Dataset entries:
┌──
===== config.mk =====
export PLATFORM = sky130hd
export DESIGN_NAME = vga_sync_gen
export DESIGN_NICKNAME = d
export VERILOG_FILES = /design/src/rtl/vga_timing_pkg.sv /design/src/rtl/vga_axis_counter.sv /design/src/rtl/vga_sync_gen.sv
export SDC_FILE = /design/constraint.sdc
export NUM_CORES = 1
export LEC_CHECK = 0
export ABC_AREA = 0
export BUFFER_PORTS_ARGS = -buffer_cell sky130_fd_sc_hd__buf_4
export CORE_ASPECT_RATIO = 0.5
export CORE_MARGIN = 10
export CORE_UTILIZATION = 45
export DETAILED_ROUTE_END_ITERATION = 10
export PLACE_DENSITY = 0.66
export RECOVER_POWER = 100
export SLEW_MARGIN = 20
export SYNTH_ARGS = -nofsm -noshare
export SYNTH_HDL_FRONTEND = slang
export SYNTH_SLANG_ARGS = --single-unit

===== constraint.sdc =====
create_clock -name clk -period 6.21 [get_ports clk]
set_clock_uncertainty 0.15 [all_clocks]
set_input_delay 0.621 -clock clk [delete_from_list [all_inputs] [get_ports clk]]
set_output_delay 0.621 -clock clk [all_outputs]
set_load 0.03 [all_outputs]
<file path="src/rtl/dl_ram_arbiter_pkg.sv">
`default_nettype none
// ============================================================================
// Package     : ti99_dl_pkg
// Description : Shared types for the download/CPU RAM arbiter: arbiter states,
//               download FIFO entry, default region bases, index decode.
// Revision    : 1.0 - initial release
// ============================================================================
package ti99_dl_pkg;

    localparam int c_DL_ADDR_W = 17;

    localparam logic [c_DL_ADDR_W-1:0] c_BASE_C = 17'h00000;
    localparam logic [c_DL_ADDR_W-1:0] c_BASE_D = 17'h01000;
    localparam logic [c_DL_ADDR_W-1:0] c_BASE_G = 17'h0B000;

    typedef enum logic [2:0] {
        BOOT  = 3'd0,
        RUN   = 3'd1,
        LOAD  = 3'd2,
        FLUSH = 3'd3,
        HOLD  = 3'd4
    } dl_state_t;

    typedef enum logic [1:0] {
        REGION_C = 2'd0,
        REGION_D = 2'd1,
        REGION_G = 2'd2
    } dl_region_t;

    // lane = 1 selects the upper byte of the RAM word (even byte address)
    typedef struct packed {
        logic [c_DL_ADDR_W-1:0] addr;
        logic                   lane;
        logic [7:0]             data;
    } dl_entry_t;

    function automatic dl_region_t index_region(input logic [1:0] index);
        case (index)
            2'd2:    return REGION_D;
            2'd3:    return REGION_G;
            default: return REGION_C;
        endcase
    endfunction

endpackage
`default_nettype wire

</file>
<file path="src/rtl/dl_ram_arbiter_fifo.sv">
`default_nettype none
// ============================================================================
// Module      : dl_fifo
// Description : Synchronous first-word-fall-through FIFO of download entries.
// Revision    : 1.0 - initial release
// ============================================================================
module dl_fifo
    import ti99_dl_pkg::*;
#(
    parameter int DEPTH = 4,
    parameter int CNT_W = $clog2(DEPTH) + 1
) (
    input  logic             clk_sys,
    input  logic             reset,
    input  logic             push,
    input  logic             pop,
    input  dl_entry_t        din,
    output dl_entry_t        head,
    output logic             full,
    output logic             empty,
    output logic [CNT_W-1:0] count
);

    localparam int c_PTR_W = (DEPTH > 1) ? $clog2(DEPTH) : 1;

    dl_entry_t          r_mem [DEPTH];
    logic [c_PTR_W-1:0] r_wr_ptr;
    logic [c_PTR_W-1:0] r_rd_ptr;
    logic [CNT_W-1:0]   r_count;
    logic               w_do_push;
    logic               w_do_pop;

    assign empty     = (r_count == '0);
    assign full      = (r_count == CNT_W'(DEPTH));
    assign count     = r_count;
    assign head      = r_mem[r_rd_ptr];
    assign w_do_pop  = pop && !empty;
    // a full FIFO still takes a push when the head leaves in the same cycle
    assign w_do_push = push && (!full || w_do_pop);

    always_ff @(posedge clk_sys) begin
        if (w_do_push) begin
            r_mem[r_wr_ptr] <= din;
        end
    end

    always_ff @(posedge clk_sys) begin
        if (reset) begin
            r_wr_ptr <= '0;
            r_rd_ptr <= '0;
            r_count  <= '0;
        end else begin
            if (w_do_push) begin
                r_wr_ptr <= r_wr_ptr + c_PTR_W'(1);
            end
            if (w_do_pop) begin
                r_rd_ptr <= r_rd_ptr + c_PTR_W'(1);
            end
            case ({w_do_push, w_do_pop})
                2'b10:   r_count <= r_count + CNT_W'(1);
                2'b01:   r_count <= r_count - CNT_W'(1);
                default: r_count <= r_count;
            endcase
        end
    end

endmodule
`default_nettype wire

</file>
<file path="src/rtl/dl_ram_arbiter.sv">
`default_nettype none
// ============================================================================
// Module      : dl_ram_arbiter
// Description : Shares the CPU RAM port between the ep994a CPU and the HPS
//               ioctl download stream, and sequences the console hold-reset.
// Options     : DL_CHECKSUM_EN adds the dl_sum download checksum output.
// Revision    : 1.0 - initial release
// ============================================================================
module dl_ram_arbiter
    import ti99_dl_pkg::*;
#(
    parameter int                ADDR_W      = c_DL_ADDR_W,
    parameter int                FIFO_DEPTH  = 4,
    parameter int                HOLD_CYCLES = 255,
    parameter logic [ADDR_W-1:0] BASE_C      = c_BASE_C,
    parameter logic [ADDR_W-1:0] BASE_D      = c_BASE_D,
    parameter logic [ADDR_W-1:0] BASE_G      = c_BASE_G
) (
    input  logic              clk_sys,
    input  logic              reset,
    input  logic              ioctl_download,
    input  logic [7:0]        ioctl_index,
    input  logic              ioctl_wr,
    input  logic [24:0]       ioctl_addr,
    input  logic [7:0]        ioctl_dout,
    input  logic [ADDR_W-1:0] cpu_a,
    input  logic              cpu_ce_n,
    input  logic              cpu_we_n,
    input  logic [1:0]        cpu_be_n,
    input  logic [15:0]       cpu_d,
    output logic [15:0]       cpu_q,
    output logic [ADDR_W-1:0] ram_a,
    output logic              ram_we,
    output logic [1:0]        ram_be,
    output logic [15:0]       ram_d,
    input  logic [15:0]       ram_q,
`ifdef DL_CHECKSUM_EN
    output logic [15:0]       dl_sum,
`endif
    output logic              console_reset,
    output logic              dl_busy,
    output logic              dl_overflow
);

    localparam int c_CNT_W  = $clog2(FIFO_DEPTH) + 1;
    localparam int c_HOLD_W = $clog2(HOLD_CYCLES + 2);

    dl_state_t           r_state;
    dl_state_t           w_state_next;
    logic [c_HOLD_W-1:0] r_hold_cnt;
    logic                r_overflow;

    logic                w_accept;
    logic                w_push;
    logic                w_pop;
    logic                w_drop;
    logic                w_full;
    logic                w_empty;
    logic                w_load_entry;
    logic [ADDR_W-1:0]   w_base;
    logic [ADDR_W-1:0]   w_word;
    dl_entry_t           w_entry;
    dl_entry_t           w_head;
    logic [c_CNT_W-1:0]  w_unused_count;
    logic                w_unused_idx;

    assign w_unused_idx = ^ioctl_index[7:2];

    // bytes beyond 256 KiB of a file have no RAM region and are discarded
    assign w_accept = ioctl_wr && (ioctl_addr[24:18] == 7'd0);
    assign w_push   = w_accept;
    assign w_pop    = cpu_ce_n && !w_empty;
    assign w_drop   = w_accept && w_full && !w_pop;

    always_comb begin
        w_base = BASE_C;
        case (index_region(ioctl_index[1:0]))
            REGION_D: w_base = BASE_D;
            REGION_G: w_base = BASE_G;
            default:  w_base = BASE_C;
        endcase
    end

    assign w_word        = ADDR_W'(ioctl_addr[17:1]) + w_base;
    assign w_entry.addr  = c_DL_ADDR_W'(w_word);
    assign w_entry.lane  = ~ioctl_addr[0];
    assign w_entry.data  = ioctl_dout;

    dl_fifo #(
        .DEPTH (FIFO_DEPTH),
        .CNT_W (c_CNT_W)
    ) u_fifo (
        .clk_sys (clk_sys),
        .reset   (reset),
        .push    (w_push),
        .pop     (w_pop),
        .din     (w_entry),
        .head    (w_head),
        .full    (w_full),
        .empty   (w_empty),
        .count   (w_unused_count)
    );

    // CPU always wins; the download stream only uses cycles the CPU leaves idle
    always_comb begin
        ram_a  = cpu_a;
        ram_we = 1'b0;
        ram_be = ~cpu_be_n;
        ram_d  = cpu_d;
        if (!cpu_ce_n) begin
            ram_we = ~cpu_we_n;
        end else if (!w_empty) begin
            ram_a  = ADDR_W'(w_head.addr);
            ram_we = 1'b1;
            ram_be = w_head.lane ? 2'b10 : 2'b01;
            ram_d  = {w_head.data, w_head.data};
        end
    end

    assign cpu_q = ram_q;

    always_comb begin
        w_state_next  = r_state;
        console_reset = 1'b1;
        dl_busy       = 1'b0;
        case (r_state)
            BOOT: begin
                if (ioctl_download) w_state_next = LOAD;
            end
            RUN: begin
                console_reset = 1'b0;
                if (ioctl_download) w_state_next = LOAD;
            end
            LOAD: begin
                dl_busy = 1'b1;
                if (!ioctl_download) w_state_next = FLUSH;
            end
            FLUSH: begin
                dl_busy = 1'b1;
                if (ioctl_download)  w_state_next = LOAD;
                else if (w_empty)    w_state_next = HOLD;
            end
            HOLD: begin
                if (ioctl_download)                        w_state_next = LOAD;
                else if (r_hold_cnt <= c_HOLD_W'(1))       w_state_next = RUN;
            end
            default: w_state_next = BOOT;
        endcase
    end

    assign w_load_entry = (w_state_next == LOAD) && (r_state != LOAD);

    always_ff @(posedge clk_sys) begin
        if (reset) begin
            r_state    <= BOOT;
            r_hold_cnt <= '0;
            r_overflow <= 1'b0;
        end else begin
            r_state <= w_state_next;
            if ((r_state == FLUSH) && (w_state_next == HOLD)) begin
                r_hold_cnt <= c_HOLD_W'(HOLD_CYCLES);
            end else if ((r_state == HOLD) && (r_hold_cnt != '0)) begin
                r_hold_cnt <= r_hold_cnt - c_HOLD_W'(1);
            end
            // a FLUSH->LOAD resume continues the same session, so keep the flag
            if (w_load_entry && (r_state != FLUSH)) begin
                r_overflow <= w_drop;
            end else if (w_drop) begin
                r_overflow <= 1'b1;
            end
        end
    end

    assign dl_overflow = r_overflow;

`ifdef DL_CHECKSUM_EN
    logic [15:0] r_sum;

    always_ff @(posedge clk_sys) begin
        if (reset) begin
            r_sum <= '0;
        end else if (w_load_entry) begin
            r_sum <= w_accept ? {8'd0, ioctl_dout} : 16'd0;
        end else if (w_accept) begin
            r_sum <= r_sum + {8'd0, ioctl_dout};
        end
    end

    assign dl_sum = r_sum;
`endif

endmodule
`default_nettype wire

</file>
<file path="config.mk">
export PLATFORM = sky130hd
export DESIGN_NAME = dl_ram_arbiter
export DESIGN_NICKNAME = d
export VERILOG_FILES = /design/src/rtl/dl_ram_arbiter_pkg.sv /design/src/rtl/dl_ram_arbiter_fifo.sv /design/src/rtl/dl_ram_arbiter.sv
export SDC_FILE = /design/constraint.sdc
export NUM_CORES = 1
export LEC_CHECK = 0
export ABC_AREA = 1
export ABC_CLOCK_PERIOD_IN_PS = 6900
export BUFFER_PORTS_ARGS = -buffer_cell sky130_fd_sc_hd__buf_2
export CAP_MARGIN = 30
export CORE_MARGIN = 2
export CORE_UTILIZATION = 57
export DETAILED_ROUTE_END_ITERATION = 16
export GPL_ROUTABILITY_DRIVEN = 0
export PLACE_DENSITY_LB_ADDON = 0.2
export SYNTH_ARGS = -nofsm -noshare
export SYNTH_HDL_FRONTEND = slang
export SYNTH_SLANG_ARGS = --single-unit
</file>
<file path="constraint.sdc">
create_clock -name clk_sys -period 6.9 [get_ports clk_sys]
set_input_delay 0.69 -clock clk_sys [delete_from_list [all_inputs] [get_ports clk_sys]]
set_output_delay 0.69 -clock clk_sys [all_outputs]
set_load 0.02 [all_outputs]
</file>
Yosys cells after proc, flatten, opt, wreduce, memory -nomap -nowiden
Memories as Yosys holds them, arrays and structs flattened. A register that Yosys moved wholly into a read port is not among the register bits.
Cells that the tools add are included.
- bitwise logic cells: 3
- div/mod/pow operators: 0
- add/sub/neg operators: 6
- order comparisons: 1
- reduce and logical (&&, ||, !) cells: 24
- muxes and demuxes: 29
- $mul: 0
- eq/ne operators: 15
- shift-type cells: 0
- operators with widths (operator ; number):
    $mux 17 ; 2
    $mux 16 ; 2
    $pmux 16 s2 ; 1
    $mux 3 ; 6
    $add 17x17->17 ; 1
    $mux 8 ; 2
    $pmux 3 s4 ; 1
    $logic_and 1x1->1 ; 10
    $mux 2 ; 5
    $eq 3x2->1 const B ; 3
    $eq 3x3->1 const B ; 3
    $le 9x1->1 const B ; 1
    $reduce_bool 9->1 ; 1
    $sub 9x1->9 const B ; 1
    $eq 2x2->1 const B ; 4
    $mux 1 ; 8
    $logic_not 7->1 ; 1
    $logic_not 3->1 ; 2
    $ne 3x2->1 const B ; 2
    $pmux 3 s2 ; 1
    $reduce_bool 2->1 ; 3
    $reduce_or 2->1 ; 3
    $add 2x1->2 const B ; 2
    $eq 2x1->1 const B ; 2
    8 further kinds ; 11
- memory bits (writable): 104
- memories: 1
- memory bits (read-only): 0
- input port bits: 98
- register bits after elaboration: 20
- logic and storage cells: 86
- output and inout port bits: 55
- bits in latches: 0
- memories (memory ; words ; bits a word ; rd ports ; clocked after Yosys merged registers in ; write ports ; RTL line ; RTL):
    u_fifo.r_mem ; 4 ; 26 ; 1 ; 1 ; 1 ; dl_ram_arbiter_fifo.sv:26 ; dl_entry_t r_mem [DEPTH];

Depth between registers and ports, before layout
- depth in word-level cells: 8
- depth in mapped cells: 12

Hierarchy
A second synthesis with hierarchy kept.
- cell total of the unflattened synthesis: 603
- area total of the unflattened synthesis: 5904.4 sq um
- by module, submodules not included (module ; cells each ; instances ; area an instance (sq um) ; sequential area each (sq um)):
    dl_fifo ; 318 ; 1 ; 4355.4 ; 3303.2
    dl_ram_arbiter ; 285 ; 1 ; 1549.0 ; 260.2

Least setup slack after synthesis
OpenSTA, ideal clock, no wires.
- kind: input to register
- from: input port ioctl_addr[23]
- to: memory u_fifo.r_mem[0][0] (netlist name), enable pin
- data required time: 6.491 ns
- slack: 4.225 ns
- arrival time: 2.266 ns
- library setup time: 0.409 ns
- stages: 5
- cell sequence: nor2_1 nand3b_1 nor2_1 nand2_1 nor2_1
- word-level cells in the longest chain between the ends: 5
- ends and longest elaborated chain (element ; RTL line ; RTL):
    start, declared ; dl_ram_arbiter.sv:24 ; input logic [24:0] ioctl_addr,
    $logic_not 7->1 ; dl_ram_arbiter.sv:70 ; assign w_accept = ioctl_wr && (ioctl_addr[24:18] == 7'd0);
    $logic_and 1x1->1 ; dl_ram_arbiter.sv:70 ;
    $logic_and 1x1->1 ; dl_ram_arbiter_fifo.sv:39 ; assign w_do_push = push && (!full || w_do_pop);
    $mux 1 ; dl_ram_arbiter_fifo.sv:42 ; if (w_do_push) begin
    $mux 1 (implied by the code) ; dl_ram_arbiter_fifo.sv:43 ; r_mem[r_wr_ptr] <= din;
    end, declared ; dl_ram_arbiter_fifo.sv:26 ;
No other way between the ends.

==> results.py <==
metrics = {
    "power_and_ir_drop": {
        "power.density_mw_per_mm2": 279,
        "p_total_mw": 1.96,
        "leakage_nw": 2.96,
        "peakVddDrop_uv": 172,
    },
    "setup_path": {
        "worstSetupPathType": "flop to output pin",
        "cp_data_arrival_time_ns": 3.02,
        "cp.required_ns": 6.21,
        "r2r-start": "u_fifo.count[0]$_SDFFE_PP0P_",
        "cp-end-kind": "output pin",
        "cp_max_fo": 53,
        "critPathLaunchType": "flop",
    },
    "synthesis": {
        "syn_area_mm2": 0.00592,
        "syn_inst": 570,
        "yosys_warnings": 0,
        "yosysSeqAreaShare_pct": 60.2,
        "synth.avg_cell_area_um2": 10.4,
        "synth_nets": 681,
        "ys_types": 36,
        "ys_ff_latch": 126,
    },
    "min_path": {
        "hp-start": "ioctl_addr[5]",
        "hp-class": "primary input to flop",
    },
    "drt": {
        "drc_errors": 0,
        "routedWlPerCell_um": 15.3,
        "wl_um": 12500,
        "drt_iter0_drc": 247,
        "final_antenna_net_count": 0,
        "avgViaCountPerCell": 5.31,
        "first_pass_iters": 5,
        "via_count": 4344,
    },
    "cts": {
        "htree_levels": 4,
        "cts_tree": "built",
        "cts_made_buffers": 17,
        "hold_buffers": 0,
        "cts_buffer_depth": 2,
        "path_clk_slew_ns": 0.06,
        "clockRootBuffer": "clkbuf_8",
        "clk-insertion-delay-late_ns": 0.51,
        "post-cts-setup-buffers": 0,
        "clock_sinks": 126,
        "cts_resized": 0,
    },
    "floorplan": {
        "boundaryPins": 153,
        "die_area_mm2": 0.0112,
        "design.core.area_mm2": 0.0102,
        "rows": 37,
        "die_x_um": 106,
        "initial_core_util_pct": 58.2,
        "fp.dieH_um": 106,
    },
    "cells_and_area": {
        "final_cells": 818,
        "fillers": 793,
        "final_nets": 780,
        "layout-drive-gt1-share_pct": 26.7,
        "final_cell_mix": "buf_2 (114), edfxtp_1 (104), nand2_1 (83)",
        "area_growth_syn_to_layout_pct": 18.5,
        "num_antenna_cells": 0,
        "layout_commonest_cell": "buf_2",
    },
    "timing": {
        "hold_viol_final": 0,
        "timing.fmax_mhz": 270,
        "min_period_ns": 3.71,
        "max_slew.worst_pin.slew_ns": 0.994,
        "rsz0062_at_grt": "false",
        "fin_ws_ns": 3.19,
        "fin_skew_ns": 0.0114,
        "setup_violations": 0,
        "drv_slew": 0,
        "whs_ns": 0.391,
        "period_share_pct": 53.7,
        "slew_headroom_pct": 33.8,
        "tns_ns": 0,
    },
    "grt": {
        "gr-total-overflow": 0,
        "grt_pass1_vias": 4474,
        "grt_max_degree": 54,
        "grt_pass1_wl_um": 20000,
        "antenna_found_initial": 1,
        "gr-usage-all-layers_pct": 23.1,
    },
    "place": {
        "dp.cells": 786,
        "pre_cts_slack_ns": 3.70,
        "io_buffers": 114,
        "hpwl_um": 7800,
    },
    "outcome": {
        "outcome": "finished clean",
    },
    "job": {
        "maxCapViolations": 0,
    },
}
==> worst paths after layout <==
check	end	slack, ns	depth (start not counted)
setup / recovery	ram_a[4]	3.19	6
hold / removal	u_fifo.r_mem[2][13]$_DFFE_PP_	0.39	1
setup reg to reg	u_fifo.count[2]$_SDFFE_PP0P_	4.45	11
hold reg to reg	u_fifo.r_rd_ptr[0]$_SDFFE_PP0P_	0.49	1
==> worst max-delay path, stage by stage, from the launching register on <==
cell	delay, ns
dfxtp_2	0.98
inv_2	0.62
o21ai_0	0.39
o22ai_1	0.15
mux2i_1	0.15
inv_1	0.05
buf_2	0.15
==> layer usage <==
metal / GRT usage, % / vias up / routed length (um)
met5: 0 / - / 0
met4: 11.1 / 0 / 255
met3: 6.32 / 31 / 664
met2: 41.0 / 123 / 6570
met1: 25.8 / 2049 / 5040
li1: - / 2141 / -
==> power by group <==
| group | switching [mW] | total (mW) | internal, mW |
|---|---|---|---|
| clock | 0.305 | 0.814 | 0.508 |
| sequential | 0.0225 | 0.855 | 0.833 |
| combinational | 0.185 | 0.289 | 0.103 |
| total | 0.513 | 1.96 | 1.44 |
==> metrics by stage <==
stage	cell area, um^2	utilization [%]
floorplan	5920	-
global placement	6460	63.4
detailed placement	6470	63.6
CTS	7020	68.9
global route	7020	68.9
finish	7020	68.9
==> synthesized netlist by cell type <==
master,number,area (um^2)
ha_1,11,138
xnor2_1,2,17.5
or2_2,1,6.26
nand3_1,13,65.1
a21oi_1,15,75.1
fa_1,2,40.0
edfxtp_1,104,3120
nor3_1,2,10.0
dfxtp_1,22,440
xor2_1,1,8.76
nand3b_1,1,7.51
nand3_4,1,17.5
nor2_4,1,11.3
mux2i_1,17,170
o21ai_1,32,160
nand2_4,2,22.5
clkinv_1,1,3.75
o211ai_1,1,7.51
inv_1,53,199
buf_4,18,135
o21ai_0,33,165
nand3_2,7,70.1
nor2_1,75,282
nor2_2,3,18.8
nand2_2,2,12.5
inv_2,6,22.5
buf_2,13,65.1
o22ai_1,26,163
a211oi_1,1,7.51
nand4_1,4,25.0
a21oi_2,8,70.1
buf_6,2,22.5
a21boi_1,1,7.51
nand2_1,83,312
clkbuf_1,5,18.8
buf_1,1,3.75
==> registers in the layout (all words and copies together) (netlist names), named ones only <==
name             count
dl_overflow          1
u_fifo.r_rd_ptr      2
u_fifo.r_mem       104
u_fifo.count         3
u_fifo.r_wr_ptr      2
r_hold_cnt           9
r_state              3
==> cell families after synthesis <==
family	count (synthesis)	share of synthesized area [%]
AOI/OAI and AO/OA	117	11.1
xor gates and xnor gates	3	0.444
adders and majority gates	13	3.00
buffers and inverters	99	7.94
DFF	126	60.2
muxes	17	2.87
and+or+nand+nor	195	14.5
==> final cells by class <==
class	instances	area, um^2	share of cell area (%)
inverters	60	225	3.21
repair buffers	119	616	8.77
flip-flops and latches	126	3560	50.8
well taps	136	170	2.42
clock buffers	20	425	6.06
clock inverters	12	121	1.73
multi-input cells	345	1900	27.0
No activity file was read; power rests on OpenSTA's default activity.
└──
» PROBLEM
Would you count the lines in the data that contain the word "inverters" and state only the number?

» SOLUTION FOR THIS PROBLEM
3